Here’s S&P 500 from 1999-2002. Even though ’99 was a great year, in hindsight, it was the start of the topping process. The high was established in March 2000 but was still approached five months later in August. An up-trend line was then broken in October, and the 50 was tested from below a few weeks later. The index didn’t break down until Q1 2001, and even then, there was a bounce attempt in Q2. At that point, the S&P was unchanged going back two years, even though a top was in place and the market had broken down. Then the market fell apart.

Here’s the Nas from the same time period. A nearly-100% rally was followed by a 40% drop. A range followed into Q4 2000 before the index broke down again. Notice the 21-week EMA was support on the way up in ’99 and resistance most of the way down.

Here’s the S&P from 2006-2009. The 50-week MA was an important dividing line, acting as support on the way up and resistance on the way down. All of 2007 fits in a range. The first nine months of 2008 fits in a range at a lower level. Extending backward from the breakdown level, the entire process took more than 2 years.

Here’s the Nas from the same period. It very closely resembles the S&P. An up-trend line was broken in late-2007 and then a range followed, with the 50-week MA acting as resistance twice.

Here’s today’s SPX chart. If a minor top is in place – meaning we’ll get a 20% correction and then a resumption of the trend – we’ll get a drop to 4000 and then the usual big rally off the midterm election year low. But if a major top is forming – one that’s going to last long and fall much further – we may only be halfway through the topping process. And then there’s the intense selling on the right side of the chart that hasn’t taken place yet. In this case a drop to 4000 would be followed by a bounce to the 50 and perhaps a multimonth range before heading south again. The point being: don’t expect the current conditions to end soon. Even in the best of worlds, we have many months of extreme up and down movement ahead of us.

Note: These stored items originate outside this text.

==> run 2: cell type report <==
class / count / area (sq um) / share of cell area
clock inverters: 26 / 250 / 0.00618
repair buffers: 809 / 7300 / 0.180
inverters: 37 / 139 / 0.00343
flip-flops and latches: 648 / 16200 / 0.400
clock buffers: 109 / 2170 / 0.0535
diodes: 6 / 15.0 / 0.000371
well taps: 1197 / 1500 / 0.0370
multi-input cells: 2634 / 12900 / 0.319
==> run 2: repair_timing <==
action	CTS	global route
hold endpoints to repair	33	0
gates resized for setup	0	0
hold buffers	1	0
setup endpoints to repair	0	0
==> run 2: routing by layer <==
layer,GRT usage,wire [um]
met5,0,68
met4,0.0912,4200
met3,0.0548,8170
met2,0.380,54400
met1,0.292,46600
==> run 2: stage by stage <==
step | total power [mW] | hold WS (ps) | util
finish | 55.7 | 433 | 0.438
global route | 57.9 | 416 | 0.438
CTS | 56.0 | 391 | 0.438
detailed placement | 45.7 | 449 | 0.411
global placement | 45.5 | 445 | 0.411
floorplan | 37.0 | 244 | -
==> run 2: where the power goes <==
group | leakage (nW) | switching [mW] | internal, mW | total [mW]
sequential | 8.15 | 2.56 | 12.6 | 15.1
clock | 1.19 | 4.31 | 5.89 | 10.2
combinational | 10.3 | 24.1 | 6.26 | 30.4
===== src/rtl/mem_access_ctrl.sv =====
// ---------------------------------------------------------------------------
// mem_access_ctrl
//
// Memory-stage access controller placed in front of a 64-word data memory.
// Accepts a single load or store from the EXE/MEM pipeline register and
// converts the byte address into a word index. It also checks that the
// address is aligned and inside the mapped window. An accepted request is
// run as a multi-cycle transaction, and the pipeline is frozen while it runs.
//
// Parameters
//   BASE_ADDR    byte address mapped to memory word 0
//   WAIT_CYCLES  cycles the memory is driven per access (1..15)
//
// Ports
//   clk         rising-edge clock
//   rst         asynchronous, active-high reset
//   mem_r_en    load request from the pipeline
//   mem_w_en    store request from the pipeline
//   alu_result  byte address (unsigned)
//   st_val      store data
//   mem_result  read data returned by the memory
//   mem_read    memory read enable
//   mem_write   memory write enable (one cycle per store)
//   address     memory word index
//   data        memory write data
//   freeze      pipeline stall
//   rd_data     registered load result
//   ready       one-cycle completion pulse
//   addr_error  one-cycle pulse after a rejected request
// ---------------------------------------------------------------------------
module mem_access_ctrl #(
    parameter int unsigned BASE_ADDR   = 1024,
    parameter int unsigned WAIT_CYCLES = 2
) (
    input  logic        clk,
    input  logic        rst,
    input  logic        mem_r_en,
    input  logic        mem_w_en,
    input  logic [31:0] alu_result,
    input  logic [31:0] st_val,
    input  logic [31:0] mem_result,
    output logic        mem_read,
    output logic        mem_write,
    output logic [5:0]  address,
    output logic [31:0] data,
    output logic        freeze,
    output logic [31:0] rd_data,
    output logic        ready,
    output logic        addr_error
);

    typedef enum logic [1:0] {
        IDLE,
        ACCESS,
        DONE
    } state_t;

    localparam logic [31:0] ADDR_LO  = BASE_ADDR;
    localparam logic [31:0] ADDR_HI  = BASE_ADDR + 32'd252;
    localparam logic [3:0]  CNT_LOAD = 4'(WAIT_CYCLES);

    state_t      state_q, state_d;
    logic [3:0]  cnt_q, cnt_d;
    logic        is_store_q;

    logic        one_op;
    logic        any_op;
    logic        addr_ok;
    logic        accept;
    logic        reject;
    logic [5:0]  word_idx;
    logic        last_cycle;

    // ----------------------------------------------------------------------
    // Request decode. Only used in IDLE: DONE still shows the request that
    // was just served, so it must not be decoded again there.
    // ----------------------------------------------------------------------
    assign one_op   = mem_r_en ^ mem_w_en;
    assign any_op   = mem_r_en | mem_w_en;
    assign addr_ok  = (alu_result >= ADDR_LO) && (alu_result <= ADDR_HI) &&
                      (alu_result[1:0] == 2'b00);
    assign accept   = (state_q == IDLE) && one_op && addr_ok;
    assign reject   = (state_q == IDLE) && any_op && !(one_op && addr_ok);
    assign word_idx = 6'((alu_result - ADDR_LO) >> 2);

    // Final ACCESS cycle: a store writes in this cycle, and a load captures
    // its data at the closing edge.
    assign last_cycle = (state_q == ACCESS) && (cnt_q == 4'd1);

    // ----------------------------------------------------------------------
    // Next-state and output decode
    // ----------------------------------------------------------------------
    // NOTE: every signal gets a default before the case statement, so that no
    //       path leaves it unassigned and no latch is inferred.
    always_comb begin
        state_d   = state_q;
        cnt_d     = cnt_q;
        mem_read  = 1'b0;
        mem_write = 1'b0;
        freeze    = 1'b0;
        ready     = 1'b0;

        case (state_q)
            IDLE: begin
                if (accept) begin
                    state_d = ACCESS;
                    cnt_d   = CNT_LOAD;
                    freeze  = 1'b1;
                end
            end
            ACCESS: begin
                freeze    = 1'b1;
                mem_read  = !is_store_q;
                mem_write = is_store_q && (cnt_q == 4'd1);
                cnt_d     = cnt_q - 4'd1;
                if (cnt_q == 4'd1) begin
                    state_d = DONE;
                end
            end
            DONE: begin
                ready   = 1'b1;
                state_d = IDLE;
            end
            default: begin
                state_d = IDLE;
            end
        endcase

        // In IDLE, freeze follows the request inputs combinationally. It is
        // masked here so that freeze stays low while reset is held.
        if (rst) begin
            freeze = 1'b0;
        end
    end

    // ----------------------------------------------------------------------
    // Control state
    // ----------------------------------------------------------------------
    // NOTE: sequential state uses non-blocking assignments so that every
    //       register samples pre-edge values, whatever the block order.
    always_ff @(posedge clk or posedge rst) begin
        if (rst) begin
            state_q    <= IDLE;
            cnt_q      <= 4'd0;
            addr_error <= 1'b0;
        end else begin
            state_q    <= state_d;
            cnt_q      <= cnt_d;
            addr_error <= reject;
        end
    end

    // ----------------------------------------------------------------------
    // Datapath registers: the latched request and the load result
    // ----------------------------------------------------------------------
    always_ff @(posedge clk or posedge rst) begin
        if (rst) begin
            address    <= 6'd0;
            data       <= 32'd0;
            is_store_q <= 1'b0;
            rd_data    <= 32'd0;
        end else begin
            if (accept) begin
                address    <= word_idx;
                data       <= st_val;
                is_store_q <= mem_w_en;
            end
            if (last_cycle && !is_store_q) begin
                rd_data <= mem_result;
            end
        end
    end

endmodule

And here’s the Nas. It resembles the current S&P chart and the 2007-2008 Nas a chart. An uptrend line has been broken, and now the index is trading in a range, having been rejected once by its 50-day MA

Takeaways are: 1) tops take time to form, often more than two years; 2) there is a lot of big up and down movement along the way; 3) and even after the indexes are down quite a bit, they can still fall much further.

The market is in bad shape right now. The path of least resistance is down.

The question is: will this be a very normal, albeit painful, correction or something that more closely resembles the 50% drops we got in 2000-2003 and 2007-2007?

If you expect a normal correction, you are operating under the belief the Fed has a silver bullet it can fire to fix the current issues. In Q4 2018 they did an about-face with rates. In March 2020 they flooded the economy with money via quantitative easing.

In my opinion, those options are off the table. With inflation the highest it’s been in 40+ years, they cannot keep rates low, and they cannot continue flooding the market with money. Cutting off inflation is a higher priority than propping the market up. Because of this, their hands are tied.

Will we get a 50% correction? I’m not making that prediction. If I had to answer I’d say no. But I do think much more downside is coming.

But the path the market takes to get there is the unknown.